More than a million VHI customers face price increases on their health insurance plans, with market expectations growing that Laya, the second largest insurer, will hike their prices too.
VHI, the State’s largest private health insurer, said it would increase prices by an average of 4.8 per cent across its health insurance plans due to increased demand for healthcare and rising costs.
The price hike will put further pressure on households dealing with cost-of-living increases.
The increase comes after Irish Life imposed an average increase of 5 per cent this month and follows rebates paid to customers due to the reduced use of private healthcare during Covid-19.
Health insurance broker Dermot Goode estimated that the price increases could add between €60 and €250 to the cost of private health insurance for a typical family of four.
He said while the average increase stood at 4.8 per cent, some customers could face higher increases on their plans, with the hikes ranging from 0.5 per cent up to more than 6 per cent.
He expects Laya to follow rivals and increase its prices as a period of price stability in health insurance ends and insurers start passing on the rising cost of healthcare to their customers.
“Medical inflation is running at between 5 and 12 per cent,” said Mr Goode, of totalhealthcover.ie, part of the Lockton insurance group. “We were surprised that VHI was able to hold out.

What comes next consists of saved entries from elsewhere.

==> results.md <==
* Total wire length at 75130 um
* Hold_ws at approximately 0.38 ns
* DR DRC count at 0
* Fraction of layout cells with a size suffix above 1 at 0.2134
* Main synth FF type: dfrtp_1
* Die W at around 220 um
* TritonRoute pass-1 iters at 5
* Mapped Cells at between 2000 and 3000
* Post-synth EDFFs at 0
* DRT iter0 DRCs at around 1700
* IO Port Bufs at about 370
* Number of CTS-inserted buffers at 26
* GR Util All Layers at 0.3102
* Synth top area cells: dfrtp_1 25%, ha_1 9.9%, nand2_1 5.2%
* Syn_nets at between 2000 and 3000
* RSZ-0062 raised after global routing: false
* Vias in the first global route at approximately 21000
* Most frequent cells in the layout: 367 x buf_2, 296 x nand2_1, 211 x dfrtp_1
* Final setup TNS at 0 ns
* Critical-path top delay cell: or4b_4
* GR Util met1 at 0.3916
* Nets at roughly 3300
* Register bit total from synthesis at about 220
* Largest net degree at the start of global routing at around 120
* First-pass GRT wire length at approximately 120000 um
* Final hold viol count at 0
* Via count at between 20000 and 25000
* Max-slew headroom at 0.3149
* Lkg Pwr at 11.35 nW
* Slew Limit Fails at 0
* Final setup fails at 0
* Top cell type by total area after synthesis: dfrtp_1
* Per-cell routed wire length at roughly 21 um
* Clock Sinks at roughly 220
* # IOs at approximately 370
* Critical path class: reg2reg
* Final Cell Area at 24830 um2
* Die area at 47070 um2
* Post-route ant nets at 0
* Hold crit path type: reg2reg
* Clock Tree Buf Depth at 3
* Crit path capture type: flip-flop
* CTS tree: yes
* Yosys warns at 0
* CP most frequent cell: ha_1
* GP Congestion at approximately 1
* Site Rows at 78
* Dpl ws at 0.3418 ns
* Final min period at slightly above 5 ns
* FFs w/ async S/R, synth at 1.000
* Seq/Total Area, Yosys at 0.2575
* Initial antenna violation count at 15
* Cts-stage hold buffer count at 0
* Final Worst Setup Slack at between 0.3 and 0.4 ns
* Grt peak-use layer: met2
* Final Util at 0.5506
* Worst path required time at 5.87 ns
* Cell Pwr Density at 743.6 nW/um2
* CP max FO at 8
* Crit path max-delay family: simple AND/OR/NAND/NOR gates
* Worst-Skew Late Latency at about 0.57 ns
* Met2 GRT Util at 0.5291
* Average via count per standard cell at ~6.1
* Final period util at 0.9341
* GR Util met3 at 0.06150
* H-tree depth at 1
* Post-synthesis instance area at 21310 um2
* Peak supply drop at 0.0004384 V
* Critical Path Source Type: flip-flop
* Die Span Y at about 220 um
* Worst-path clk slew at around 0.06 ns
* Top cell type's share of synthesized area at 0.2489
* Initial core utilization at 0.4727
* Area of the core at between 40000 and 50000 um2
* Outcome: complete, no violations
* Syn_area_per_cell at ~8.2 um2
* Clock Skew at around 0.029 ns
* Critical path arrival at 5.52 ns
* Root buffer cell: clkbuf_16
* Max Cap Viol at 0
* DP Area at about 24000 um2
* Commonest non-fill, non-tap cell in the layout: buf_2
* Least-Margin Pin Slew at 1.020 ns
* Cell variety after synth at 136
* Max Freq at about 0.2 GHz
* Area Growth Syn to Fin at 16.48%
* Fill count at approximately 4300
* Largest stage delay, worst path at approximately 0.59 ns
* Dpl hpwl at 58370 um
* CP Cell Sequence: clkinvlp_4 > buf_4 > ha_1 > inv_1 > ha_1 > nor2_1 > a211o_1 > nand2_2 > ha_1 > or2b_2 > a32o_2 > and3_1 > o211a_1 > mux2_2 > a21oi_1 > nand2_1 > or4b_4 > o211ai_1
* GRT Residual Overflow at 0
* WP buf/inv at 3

We were expecting this to happen in quarter four of last year but now once one breaks ranks they will all follow suit pretty quickly.”

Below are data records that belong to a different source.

**src/design/lt_coef_pkg.sv**
```systemverilog
/*
 * lt_coef_pkg: shared types and constants for the link training
 * coefficient update handler.
 * Assumes the far end uses the same command and status field encodings.
 */
package lt_coef_pkg;

   // tap indexing
   localparam int NTAP     = 3;
   localparam int TAP_PRE  = 0;
   localparam int TAP_MAIN = 1;
   localparam int TAP_POST = 2;
   localparam int TAP_W    = 6;
   localparam int DELTA_W  = 8;
   localparam int SUM_W    = 9;

   typedef logic [TAP_W-1:0]             tap_t;
   typedef logic signed [DELTA_W-1:0]    delta_t;
   typedef logic signed [SUM_W-1:0]      sum_t;
   typedef logic [NTAP-1:0][TAP_W-1:0]   tap_vec_t;
   typedef logic [NTAP-1:0][1:0]         fld_vec_t;

   // per-tap update request field
   localparam logic [1:0] UPD_HOLD = 2'h0;
   localparam logic [1:0] UPD_INC  = 2'h1;
   localparam logic [1:0] UPD_DEC  = 2'h2;

   // high half of a command
   localparam int HI_INIT   = 0;
   localparam int HI_PRESET = 1;

   // per-tap status field
   localparam logic [1:0] STS_NOT = 2'h0;
   localparam logic [1:0] STS_UPD = 2'h1;
   localparam logic [1:0] STS_MIN = 2'h2;
   localparam logic [1:0] STS_MAX = 2'h3;

   // tap limits and step sizes, index order post/main/pre
   localparam tap_vec_t TAP_MAX  = {6'h20, 6'h3F, 6'h20};
   localparam tap_t     TAP_MIN  = 6'h00;
   localparam tap_vec_t TAP_RST  = {6'h00, 6'h3F, 6'h00};
   localparam tap_t     PRESET_OUTER = 6'h00;
   localparam delta_t   STEP_OUTER   = 8'sh02;
   localparam delta_t   STEP_MAIN    = 8'sh01;
   localparam delta_t   MAIN_COUPLE  = 8'sh01;
   localparam delta_t   DELTA_ZERO   = 8'sh00;

   typedef struct packed {
      logic       vld;
      logic [1:0] hi;
      fld_vec_t   lo;
   } coef_cmd_s;

   typedef struct packed {
      logic     vld;
      fld_vec_t tap;
   } coef_sts_s;

endpackage

```
**src/design/lt_coef_update.sv**
```systemverilog
/*
 * lt_coef_update: applies tap commands from the link partner to the local
 * transmit equalizer, answers each with a status report, and issues local
 * commands toward the partner while collecting its replies.
 * Assumes all inputs are synchronous to core_clk and commands are
 * one-cycle valid pulses.
 */
`timescale 1ns/10ps

module lt_coef_update
   import lt_coef_pkg::*;
(
   // clock and reset
   input  wire logic                   core_clk,
   input  wire logic                   rst,
   // commands from partner and reply
   input  wire lt_coef_pkg::coef_cmd_s cmd_from_rmt,
   output      lt_coef_pkg::coef_sts_s sts_to_rmt,
   // equalizer start values and current taps
   input  wire lt_coef_pkg::tap_vec_t  init_coef,
   output      lt_coef_pkg::tap_vec_t  tx_coef,
   // local command requests
   input  wire lt_coef_pkg::coef_cmd_s lcl_req,
   output      logic                   lcl_req_busy,
   // commands to partner and its replies
   output      lt_coef_pkg::coef_cmd_s upd_to_rmt,
   input  wire lt_coef_pkg::coef_sts_s sts_from_rmt,
   output      lt_coef_pkg::coef_sts_s sts_rcvd
);
   import lt_coef_pkg::*;

   tap_vec_t  tap_ff;
   tap_vec_t  nxt_tap;
   coef_sts_s sts_ff;
   coef_sts_s nxt_sts;
   coef_cmd_s upd_ff;
   logic      busy_ff;
   coef_sts_s rcvd_ff;

   delta_t   own_d [NTAP];
   delta_t   tot_d [NTAP];
   delta_t   couple_d;
   tap_vec_t sat_tap;
   fld_vec_t step_sts;
   fld_vec_t load_sts;
   logic     do_preset;
   logic     do_init;
   tap_vec_t load_tap;

   assign do_preset = cmd_from_rmt.hi[HI_PRESET];
   assign do_init   = cmd_from_rmt.hi[HI_INIT];

   // main tap moves opposite to outer tap direction
   always_comb begin
      couple_d = DELTA_ZERO;
      if (cmd_from_rmt.lo[TAP_PRE] == UPD_INC) begin
         couple_d = couple_d - MAIN_COUPLE;
      end else if (cmd_from_rmt.lo[TAP_PRE] == UPD_DEC) begin
         couple_d = couple_d + MAIN_COUPLE;
      end
      if (cmd_from_rmt.lo[TAP_POST] == UPD_INC) begin
         couple_d = couple_d - MAIN_COUPLE;
      end else if (cmd_from_rmt.lo[TAP_POST] == UPD_DEC) begin
         couple_d = couple_d + MAIN_COUPLE;
      end
   end

   // per-tap step, saturation and status
   genvar gi;
   generate
      for (gi = 0; gi < NTAP; gi++) begin : g_tap
         delta_t step;
         sum_t   sum;
         assign step = (gi == TAP_MAIN) ? STEP_MAIN : STEP_OUTER;
         // hold gives zero delta
         always_comb begin
            if (cmd_from_rmt.lo[gi] == UPD_INC) begin
               own_d[gi] = step;
            end else if (cmd_from_rmt.lo[gi] == UPD_DEC) begin
               own_d[gi] = DELTA_ZERO - step;
            end else begin
               own_d[gi] = DELTA_ZERO;
            end
         end
         assign tot_d[gi] = (gi == TAP_MAIN) ? delta_t'(own_d[gi] + couple_d) : own_d[gi];
         assign sum = $signed({3'h0, tap_ff[gi]}) + $signed({tot_d[gi][DELTA_W-1], tot_d[gi]});
         // clamp instead of wrapping
         always_comb begin
            if (sum < $signed({3'h0, TAP_MIN})) begin
               sat_tap[gi] = TAP_MIN;
            end else if (sum > $signed({3'h0, TAP_MAX[gi]})) begin
               sat_tap[gi] = TAP_MAX[gi];
            end else begin
               sat_tap[gi] = sum[TAP_W-1:0];
            end
         end
         always_comb begin
            if (tot_d[gi] == DELTA_ZERO) begin
               step_sts[gi] = STS_NOT;
            end else if (tot_d[gi] > DELTA_ZERO && sat_tap[gi] == TAP_MAX[gi]) begin
               step_sts[gi] = STS_MAX;
            end else if (tot_d[gi] < DELTA_ZERO && sat_tap[gi] == TAP_MIN) begin
               step_sts[gi] = STS_MIN;
            end else if (sat_tap[gi] != tap_ff[gi]) begin
               step_sts[gi] = STS_UPD;
            end else begin
               step_sts[gi] = STS_NOT;
            end
         end
         // preset and initialize targets
         always_comb begin
            if (do_preset) begin
               load_tap[gi] = (gi == TAP_MAIN) ? TAP_MAX[gi] : PRESET_OUTER;
            end else begin
               load_tap[gi] = init_coef[gi];
            end
         end
         assign load_sts[gi] = (load_tap[gi] != tap_ff[gi]) ? STS_UPD : STS_NOT;
      end
   endgenerate

   // choose next taps and reply; preset wins over initialize
   always_comb begin
      nxt_tap     = tap_ff;
      nxt_sts     = '0;
      nxt_sts.vld = cmd_from_rmt.vld;
      if (cmd_from_rmt.vld) begin
         if (do_preset || do_init) begin
            nxt_tap     = load_tap;
            nxt_sts.tap = load_sts;
         end else begin
            nxt_tap     = sat_tap;
            nxt_sts.tap = step_sts;
         end
      end
   end

   // equalizer taps
   always_ff @(posedge core_clk) begin
      if (rst) begin
         tap_ff <= TAP_RST;
      end else begin
         tap_ff <= nxt_tap;
      end
   end

   // status reply toward partner
   always_ff @(posedge core_clk) begin
      if (rst) begin
         sts_ff <= '0;
      end else begin
         sts_ff <= nxt_sts;
      end
   end

   // outgoing commands, one outstanding at a time
   always_ff @(posedge core_clk) begin
      if (rst) begin
         upd_ff  <= '0;
         busy_ff <= 1'h0;
      end else begin
         upd_ff.vld <= 1'h0;
         if (lcl_req.vld && !busy_ff) begin
            upd_ff  <= lcl_req;
            busy_ff <= 1'h1;
         end else if (busy_ff && sts_from_rmt.vld) begin
            busy_ff <= 1'h0;
         end
      end
   end

   // replies from partner; unsolicited ones dropped
   always_ff @(posedge core_clk) begin
      if (rst) begin
         rcvd_ff <= '0;
      end else begin
         rcvd_ff.vld <= 1'h0;
         if (busy_ff && sts_from_rmt.vld) begin
            rcvd_ff <= sts_from_rmt;
         end
      end
   end

   assign tx_coef      = tap_ff;
   assign sts_to_rmt   = sts_ff;
   assign upd_to_rmt   = upd_ff;
   assign lcl_req_busy = busy_ff;
   assign sts_rcvd     = rcvd_ff;

endmodule

```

Laya declined to say whether it would be increasing its prices. A spokeswoman for the insurer, which has 675,000 customers, said it continued to monitor healthcare costs, and that it would keep cost pressures “under close review and take a prudent view on claim cost management.”
The VHI said that this was the first price increase in two years, following a price reduction in 2022, and the return of €450 million in premium waivers over the past three years.

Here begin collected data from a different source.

`src/hw/misc_ctrl_pkg.sv`:
```
// Package of register offsets, field positions, reset values and clock figures
// for the miscellaneous control and driver-enable status bank.
// Assumes an 8-bit register port with byte addresses and a 25 MHz system clock.
package misc_ctrl_pkg;

  // ---------------------------------------------------------------------------
  // Register map
  // ---------------------------------------------------------------------------
  localparam logic [7:0] MISC_CONTROL_OFFSET = 8'h81;
  localparam logic [7:0] DRIVER_ENABLE_STATUS_OFFSET = 8'h82;
  localparam logic [7:0] DRIVER_ENABLE_CONTROL_OFFSET = 8'h80;
  localparam logic [7:0] MISC_CONTROL_RESET = 8'h00;
  localparam logic [7:0] DRIVER_ENABLE_STATUS_RESET = 8'h08;

  // ---------------------------------------------------------------------------
  // Field positions
  // ---------------------------------------------------------------------------
  localparam int FREQ_SEL_HI = 7;
  localparam int FREQ_SEL_LO = 6;
  localparam int EXT_CLK_SEL_BIT = 5;
  localparam int REF_OUT_EN_BIT = 4;
  localparam int CLK_MON_EN_BIT = 3;
  localparam int LOW_POWER_BIT = 2;
  localparam int SOC_RESET_BIT = 1;
  localparam int GEN_RESET_BIT = 0;
  localparam int BUS_LOW_POWER_BIT = 4;
  localparam int FORCE_LOW_BIT = 3;
  localparam int SOC_READBACK_BIT = 2;
  localparam int GEN_READBACK_BIT = 1;
  localparam int DRV_READBACK_BIT = 0;
  localparam int RESERVED_HI = 7;
  localparam int RESERVED_LO = 5;

  // ---------------------------------------------------------------------------
  // Sync clock output divider
  // ---------------------------------------------------------------------------
  localparam int CLK_HZ = 25000000;
  localparam int SYNC_1M1_HZ = 1100000;
  localparam int SYNC_2M2_HZ = 2200000;
  localparam int SYNC_4M4_HZ = 4400000;
  // Half-period counts, rounded down; the output is approximate at this clock rate.
  localparam logic [4:0] HALF_1M1 = 5'(CLK_HZ / (2 * SYNC_1M1_HZ));
  localparam logic [4:0] HALF_2M2 = 5'(CLK_HZ / (2 * SYNC_2M2_HZ));
  localparam logic [4:0] HALF_4M4 = 5'(CLK_HZ / (2 * SYNC_4M4_HZ));

  typedef enum logic [1:0] {
    SYNC_OFF = 2'b00,
    SYNC_1M1 = 2'b01,
    SYNC_2M2 = 2'b10,
    SYNC_4M4 = 2'b11
  } sync_sel_t;

endpackage

```
`src/hw/misc_control_and_driver_status.sv`:
```
// Miscellaneous control and driver-enable status registers.
// Assumes a synchronous 8-bit host register port and a sequencer write port.
`timescale 1ns/1ps
module misc_control_and_driver_status (
  // Clock and reset
  input wire logic clk,
  input wire logic arst_n,
  // Host register port
  input wire logic host_wr,
  input wire logic host_rd,
  input wire logic [7:0] host_addr,
  input wire logic [7:0] host_wdata,
  output logic [7:0] host_rdata,
  // Sequencer register port
  input wire logic seq_wr,
  input wire logic [7:0] seq_addr,
  input wire logic [7:0] seq_wdata,
  // Driver-enable control bit held elsewhere
  input wire logic driver_enable_control,
  // Pin levels
  input wire logic soc_reset_pin_level,
  input wire logic general_reset_pin_level,
  input wire logic driver_enable_pin_level,
  // External clock monitor
  input wire logic external_clock_present,
  input wire logic external_clock_in_range,
  // Outputs
  output logic sync_clock_output,
  output logic soc_reset_out_level,
  output logic general_reset_out_level,
  output logic driver_enable_pin,
  output logic reference_output_enable,
  output logic use_external_clock,
  output logic external_clock_fault_irq,
  output logic clock_monitor_active,
  output logic thermal_cycling_active,
  output logic crc_checking_active,
  output logic identity_polling_active,
  output logic bus_watchdog_active,
  output logic digital_oscillator_stop,
  output logic driver_enable_control_effective
);

  // ---------------------------------------------------------------------------
  // Registers
  // ---------------------------------------------------------------------------
  logic [7:0] misc_control_reg;
  logic [7:0] status_store_reg;
  logic sync_raw;
  logic [7:0] status_view;

  always_ff @(posedge clk or negedge arst_n) begin
    if (!arst_n) begin
      misc_control_reg <= misc_ctrl_pkg::MISC_CONTROL_RESET;
    end else if (seq_wr && seq_addr == misc_ctrl_pkg::MISC_CONTROL_OFFSET) begin
      misc_control_reg <= seq_wdata;
    end else if (host_wr && host_addr == misc_ctrl_pkg::MISC_CONTROL_OFFSET) begin
      misc_control_reg <= host_wdata;
    end
  end

  // Host writes reach only the reserved bits; the sequencer owns bits 4 and 3.
  always_ff @(posedge clk or negedge arst_n) begin
    if (!arst_n) begin
      status_store_reg <= misc_ctrl_pkg::DRIVER_ENABLE_STATUS_RESET;
    end else if (seq_wr && seq_addr == misc_ctrl_pkg::DRIVER_ENABLE_STATUS_OFFSET) begin
      status_store_reg[7:3] <= seq_wdata[7:3];
    end else if (host_wr && host_addr == misc_ctrl_pkg::DRIVER_ENABLE_STATUS_OFFSET) begin
      status_store_reg[misc_ctrl_pkg::RESERVED_HI:misc_ctrl_pkg::RESERVED_LO] <=
        host_wdata[misc_ctrl_pkg::RESERVED_HI:misc_ctrl_pkg::RESERVED_LO];
    end
  end

  assign status_view = {status_store_reg[7:3],
                        soc_reset_pin_level,
                        general_reset_pin_level,
                        driver_enable_pin_level};

  // ---------------------------------------------------------------------------
  // Read port
  // ---------------------------------------------------------------------------
  always_ff @(posedge clk or negedge arst_n) begin
    if (!arst_n) begin
      host_rdata <= 8'h00;
    end else if (host_rd) begin
      if (host_addr == misc_ctrl_pkg::MISC_CONTROL_OFFSET) begin
        host_rdata <= misc_control_reg;
      end else if (host_addr == misc_ctrl_pkg::DRIVER_ENABLE_STATUS_OFFSET) begin
        host_rdata <= status_view;
      end else begin
        host_rdata <= 8'h00;
      end
    end
  end

  // ---------------------------------------------------------------------------
  // Sync clock output
  // ---------------------------------------------------------------------------
  sync_clock_divider u_divider (
    .clk(clk),
    .arst_n(arst_n),
    .freq_select(misc_control_reg[misc_ctrl_pkg::FREQ_SEL_HI:misc_ctrl_pkg::FREQ_SEL_LO]),
    .clock_out(sync_raw)
  );

  // ---------------------------------------------------------------------------
  // Pin-level outputs
  // ---------------------------------------------------------------------------
  always_ff @(posedge clk or negedge arst_n) begin
    if (!arst_n) begin
      sync_clock_output <= 1'b0;
    end else begin
      sync_clock_output <= sync_raw;
    end
  end

  // Reset outputs follow their control bits directly, with no sequencing here.
  always_ff @(posedge clk or negedge arst_n) begin
    if (!arst_n) begin
      soc_reset_out_level <= 1'b0;
      general_reset_out_level <= 1'b0;
    end else begin
      soc_reset_out_level <= misc_control_reg[misc_ctrl_pkg::SOC_RESET_BIT];
      general_reset_out_level <= misc_control_reg[misc_ctrl_pkg::GEN_RESET_BIT];
    end
  end

  always_ff @(posedge clk or negedge arst_n) begin
    if (!arst_n) begin
      reference_output_enable <= 1'b0;
    end else begin
      reference_output_enable <= misc_control_reg[misc_ctrl_pkg::REF_OUT_EN_BIT];
    end
  end

  // ---------------------------------------------------------------------------
  // External clock selection
  // ---------------------------------------------------------------------------
  always_ff @(posedge clk or negedge arst_n) begin
    if (!arst_n) begin
      use_external_clock <= 1'b0;
    end else begin
      use_external_clock <= misc_control_reg[misc_ctrl_pkg::EXT_CLK_SEL_BIT] &&
                            external_clock_present && external_clock_in_range;
    end
  end

  // The fault is a level, not a sticky flag: it drops once the clock is back in range.
  always_ff @(posedge clk or negedge arst_n) begin
    if (!arst_n) begin
      external_clock_fault_irq <= 1'b0;
    end else begin
      external_clock_fault_irq <= misc_control_reg[misc_ctrl_pkg::EXT_CLK_SEL_BIT] &&
        (!external_clock_present || !external_clock_in_range);
    end
  end

  // ---------------------------------------------------------------------------
  // Low power gating
  // ---------------------------------------------------------------------------
  // Clock monitoring needs its enable and the absence of low power mode.
  always_ff @(posedge clk or negedge arst_n) begin
    if (!arst_n) begin
      clock_monitor_active <= 1'b0;
    end else begin
      clock_monitor_active <= misc_control_reg[misc_ctrl_pkg::CLK_MON_EN_BIT] &&
                              !misc_control_reg[misc_ctrl_pkg::LOW_POWER_BIT];
    end
  end

  always_ff @(posedge clk or negedge arst_n) begin
    if (!arst_n) begin
      thermal_cycling_active <= 1'b1;
      crc_checking_active <= 1'b1;
    end else begin
      thermal_cycling_active <= !misc_control_reg[misc_ctrl_pkg::LOW_POWER_BIT];
      crc_checking_active <= !misc_control_reg[misc_ctrl_pkg::LOW_POWER_BIT];
    end
  end

  always_ff @(posedge clk or negedge arst_n) begin
    if (!arst_n) begin
      digital_oscillator_stop <= 1'b0;
    end else begin
      digital_oscillator_stop <= misc_control_reg[misc_ctrl_pkg::LOW_POWER_BIT];
    end
  end

  // ---------------------------------------------------------------------------
  // Bus low power
  // ---------------------------------------------------------------------------
  always_ff @(posedge clk or negedge arst_n) begin
    if (!arst_n) begin
      identity_polling_active <= 1'b1;
      bus_watchdog_active <= 1'b1;
    end else begin
      identity_polling_active <= !misc_control_reg[misc_ctrl_pkg::LOW_POWER_BIT] &&
        !status_store_reg[misc_ctrl_pkg::BUS_LOW_POWER_BIT];
      bus_watchdog_active <= !status_store_reg[misc_ctrl_pkg::BUS_LOW_POWER_BIT];
    end
  end

  // Driver-enable gating by the sequencer-owned force-low bit.
  always_ff @(posedge clk or negedge arst_n) begin
    if (!arst_n) begin
      driver_enable_pin <= 1'b0;
      driver_enable_control_effective <= 1'b0;
    end else begin
      driver_enable_pin <= driver_enable_control &&
                           !status_store_reg[misc_ctrl_pkg::FORCE_LOW_BIT];
      driver_enable_control_effective <= driver_enable_control &&
                                         !status_store_reg[misc_ctrl_pkg::FORCE_LOW_BIT];
    end
  end

endmodule

```
`src/hw/sync_clock_divider.sv`:
```
// Divider producing the sync clock output from the system clock.
// Assumes the selection input is a register and changes rarely.
`timescale 1ns/1ps
module sync_clock_divider (
  // Clock and reset
  input wire logic clk,
  input wire logic arst_n,
  // Control
  input wire logic [1:0] freq_select,
  // Output
  output logic clock_out
);

  logic [4:0] count_reg;
  logic [4:0] half_limit;

  always_comb begin
    unique case (misc_ctrl_pkg::sync_sel_t'(freq_select))
      misc_ctrl_pkg::SYNC_OFF: half_limit = misc_ctrl_pkg::HALF_1M1;
      misc_ctrl_pkg::SYNC_1M1: half_limit = misc_ctrl_pkg::HALF_1M1;
      misc_ctrl_pkg::SYNC_2M2: half_limit = misc_ctrl_pkg::HALF_2M2;
      misc_ctrl_pkg::SYNC_4M4: half_limit = misc_ctrl_pkg::HALF_4M4;
    endcase
  end

  always_ff @(posedge clk or negedge arst_n) begin
    if (!arst_n) begin
      count_reg <= 5'h00;
      clock_out <= 1'b0;
    end else if (freq_select == misc_ctrl_pkg::SYNC_OFF) begin
      count_reg <= 5'h00;
      clock_out <= 1'b0;
    end else if (count_reg >= half_limit - 5'h01) begin
      count_reg <= 5'h00;
      clock_out <= ~clock_out;
    end else begin
      count_reg <= count_reg + 5'h01;
    end
  end

endmodule

```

“We understand that our customers are already dealing with the pressure of rising costs across the economy, and we have made every effort to keep the price increase as low as possible,” said Aaron Keogh, managing director of VHI. “However, because of these cost pressures the price increase is necessary.”
The cost of meeting the healthcare needs of customers had increased significantly in the last 12 months as demand for health services returned to pre-pandemic levels, the company said.
The trend reflects the pent-up demand for healthcare services resulting from a period of reduced access to services over the last two years, according to the VHI.
The company said there had been a significant increase in costs associated with the delivery of healthcare due to increases in wage, energy and other costs, including infection control.